Biogeochemical properties and fate of dissolved organic matter in wet deposition: Insights from a mariculture area in North Yellow Sea

Abstract

To address the potential roles of atmospheric wet deposition in carbon cycling in coastal waters, a comprehensive study of the biogeochemical properties of dissolved organic matter (DOM) in precipitation and the resulting implication in a mariculture area in North Yellow Sea was conducted. The annual mean concentrations of dissolved organic carbon (DOC), chromophoric and fluorescent dissolved organic matter (CDOM and FDOM) were 1.52 ± 1.52 mg C L^-1, 0.36 ± 0.66 m^-1 and 0.38 ± 0.35 QSU, respectively. The concentrations of most DOM proxies exhibited significant negative correlations with the corresponding precipitation amount (R² = 0.15-0.40, P < 0.01), but the dilution effects became less significant when the precipitation amount exceeded 10.2, 10.7, 10.2 and 2.4 mm for DOC, CDOM, highly‑oxygenated and hypoxic structured humic-like substances, respectively. Seasonally, the dominant precipitation type in winter was snowfall, in which the DOM contained more high-molecular-weight compounds with higher aromaticity and humification degree, while the characteristics of DOM in intensive rainfall in summer were contrary to those in winter.

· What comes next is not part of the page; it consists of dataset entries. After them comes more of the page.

<file path="src/rtl/gen_param_loader_pkg.sv">
// Shared constants, state encoding and sizing helpers for the parameter loader.
package gen_param_loader_pkg;

  localparam int DEF_WIDTH       = 32;
  localparam int DEF_N_INPUT     = 2;
  localparam int DEF_N_NEURON_L2 = 3;
  localparam int DEF_N_NEURON_L3 = 9;

  localparam int N_WL2   = DEF_N_INPUT * DEF_N_NEURON_L2;
  localparam int N_BL2   = DEF_N_NEURON_L2;
  localparam int N_WL3   = DEF_N_NEURON_L2 * DEF_N_NEURON_L3;
  localparam int N_BL3   = DEF_N_NEURON_L3;
  localparam int N_TOTAL = N_WL2 + N_BL2 + N_WL3 + N_BL3;

  function automatic int max4(input int a, input int b, input int c, input int d);
    int m;
    m = a;
    if (b > m) m = b;
    if (c > m) m = c;
    if (d > m) m = d;
    return m;
  endfunction

  // A single-entry segment still needs a one-bit index.
  function automatic int idx_width(input int depth);
    return (depth > 1) ? $clog2(depth) : 1;
  endfunction

  localparam int CNT_W = idx_width(max4(N_WL2, N_BL2, N_WL3, N_BL3));

  typedef enum logic [2:0] {
    IDLE   = 3'd0,
    LD_WL2 = 3'd1,
    LD_BL2 = 3'd2,
    LD_WL3 = 3'd3,
    LD_BL3 = 3'd4,
    COMMIT = 3'd5
  } state_t;

endpackage

</file>
<file path="src/rtl/param_segment.sv">
// One parameter segment: indexed shadow register file plus the active bank loaded on commit.
module param_segment
  import gen_param_loader_pkg::*;
#(
  parameter int WIDTH = 32,
  parameter int DEPTH = 6
) (
  input  logic                     clk,
  input  logic                     rst,
  input  logic                     we,
  input  logic [idx_width(DEPTH)-1:0] idx,
  input  logic [WIDTH-1:0]         data,
  input  logic                     commit,
  output logic [DEPTH*WIDTH-1:0]   active
);

  localparam int IW = idx_width(DEPTH);

  logic [WIDTH-1:0] shadow [DEPTH];

  always_ff @(posedge clk or negedge rst) begin
    if (!rst) begin
      for (int k = 0; k < DEPTH; k++) shadow[k] <= '0;
    end else begin
      for (int k = 0; k < DEPTH; k++) begin
        if (we && idx == IW'(k)) shadow[k] <= data;
      end
    end
  end

  // The active bank only ever changes as a whole, so consumers never see a mixed set.
  always_ff @(posedge clk or negedge rst) begin
    if (!rst) begin
      active <= '0;
    end else if (commit) begin
      for (int k = 0; k < DEPTH; k++) active[k*WIDTH +: WIDTH] <= shadow[k];
    end
  end

endmodule

</file>
<file path="src/rtl/gen_param_loader.sv">
// Deserialises a stream of parameter words into the 2-3-9 generator buses with atomic commit.
module gen_param_loader
  import gen_param_loader_pkg::*;
#(
  parameter int WIDTH       = DEF_WIDTH,
  parameter int N_INPUT     = DEF_N_INPUT,
  parameter int N_NEURON_L2 = DEF_N_NEURON_L2,
  parameter int N_NEURON_L3 = DEF_N_NEURON_L3
) (
  input  logic                                  clk,
  input  logic                                  rst,
  input  logic                                  start,
  input  logic                                  in_valid,
  output logic                                  in_ready,
  input  logic [WIDTH-1:0]                      in_data,
  output logic [N_INPUT*N_NEURON_L2*WIDTH-1:0]  w_L2,
  output logic [N_NEURON_L2*WIDTH-1:0]          b_L2,
  output logic [N_NEURON_L2*N_NEURON_L3*WIDTH-1:0] w_L3,
  output logic [N_NEURON_L3*WIDTH-1:0]          b_L3,
  output logic                                  params_valid,
  output logic                                  load_done,
  output logic                                  busy
);

  localparam int L_WL2 = N_INPUT * N_NEURON_L2;
  localparam int L_BL2 = N_NEURON_L2;
  localparam int L_WL3 = N_NEURON_L2 * N_NEURON_L3;
  localparam int L_BL3 = N_NEURON_L3;
  localparam int CW    = idx_width(max4(L_WL2, L_BL2, L_WL3, L_BL3));

  state_t          state, state_nx;
  logic [CW-1:0]   cnt;
  logic [CW-1:0]   seg_end;
  logic            accept;
  logic            seg_last;

  always_comb begin
    seg_end = '0;
    case (state)
      LD_WL2:  seg_end = CW'(L_WL2 - 1);
      LD_BL2:  seg_end = CW'(L_BL2 - 1);
      LD_WL3:  seg_end = CW'(L_WL3 - 1);
      LD_BL3:  seg_end = CW'(L_BL3 - 1);
      default: seg_end = '0;
    endcase
  end

  assign accept   = in_valid & in_ready;
  assign seg_last = (cnt == seg_end);

  always_ff @(posedge clk or negedge rst) begin
    if (!rst) state <= IDLE;
    else      state <= state_nx;
  end

  always_comb begin
    state_nx = state;
    case (state)
      IDLE:    if (start) state_nx = LD_WL2;
      LD_WL2:  if (accept && seg_last) state_nx = LD_BL2;
      LD_BL2:  if (accept && seg_last) state_nx = LD_WL3;
      LD_WL3:  if (accept && seg_last) state_nx = LD_BL3;
      LD_BL3:  if (accept && seg_last) state_nx = COMMIT;
      COMMIT:  state_nx = IDLE;
      default: state_nx = IDLE;
    endcase
  end

  always_comb begin
    in_ready  = 1'b0;
    load_done = 1'b0;
    busy      = (state != IDLE);
    case (state)
      LD_WL2, LD_BL2, LD_WL3, LD_BL3: in_ready = 1'b1;
      COMMIT:                         load_done = 1'b1;
      default: ;
    endcase
  end

  always_ff @(posedge clk or negedge rst) begin
    if (!rst) begin
      cnt <= '0;
    end else if (state == IDLE && start) begin
      cnt <= '0;
    end else if (accept) begin
      cnt <= seg_last ? '0 : cnt + 1'b1;
    end
  end

  always_ff @(posedge clk or negedge rst) begin
    if (!rst)           params_valid <= 1'b0;
    else if (load_done) params_valid <= 1'b1;
  end

  param_segment #(.WIDTH(WIDTH), .DEPTH(L_WL2)) u_seg_wl2 (
    .clk(clk), .rst(rst), .we(accept && state == LD_WL2),
    .idx(cnt[idx_width(L_WL2)-1:0]), .data(in_data), .commit(load_done), .active(w_L2)
  );

  param_segment #(.WIDTH(WIDTH), .DEPTH(L_BL2)) u_seg_bl2 (
    .clk(clk), .rst(rst), .we(accept && state == LD_BL2),
    .idx(cnt[idx_width(L_BL2)-1:0]), .data(in_data), .commit(load_done), .active(b_L2)
  );

  param_segment #(.WIDTH(WIDTH), .DEPTH(L_WL3)) u_seg_wl3 (
    .clk(clk), .rst(rst), .we(accept && state == LD_WL3),
    .idx(cnt[idx_width(L_WL3)-1:0]), .data(in_data), .commit(load_done), .active(w_L3)
  );

  param_segment #(.WIDTH(WIDTH), .DEPTH(L_BL3)) u_seg_bl3 (
    .clk(clk), .rst(rst), .we(accept && state == LD_BL3),
    .idx(cnt[idx_width(L_BL3)-1:0]), .data(in_data), .commit(load_done), .active(b_L3)
  );

endmodule
</file>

The wet deposition flux of DOC to this region was estimated to be 6.31 × 10⁸ g C a^-1, which was 3.3 and 1.4 times that of the dry deposition and local riverine input, thereby contributing to 4.0 % of the DOC storage in the study area. In summer, the intensive input of DOC through wet deposition (0.43 g C m^-2) to surface seawater could enrich its bioavailable DOC by 10.7 μmol L^-1, the complete aerobic decomposition of which would cause an obvious dissolved oxygen depletion in the surface seawater by 21.4 μmol L^-1, demonstrating the influence of wet deposition on summer deoxygenation in coastal waters.

Keywords: Carbon cycle; Dilution effect; Dissolved organic matter; Rainfall and snowfall; Seawater deoxygenation.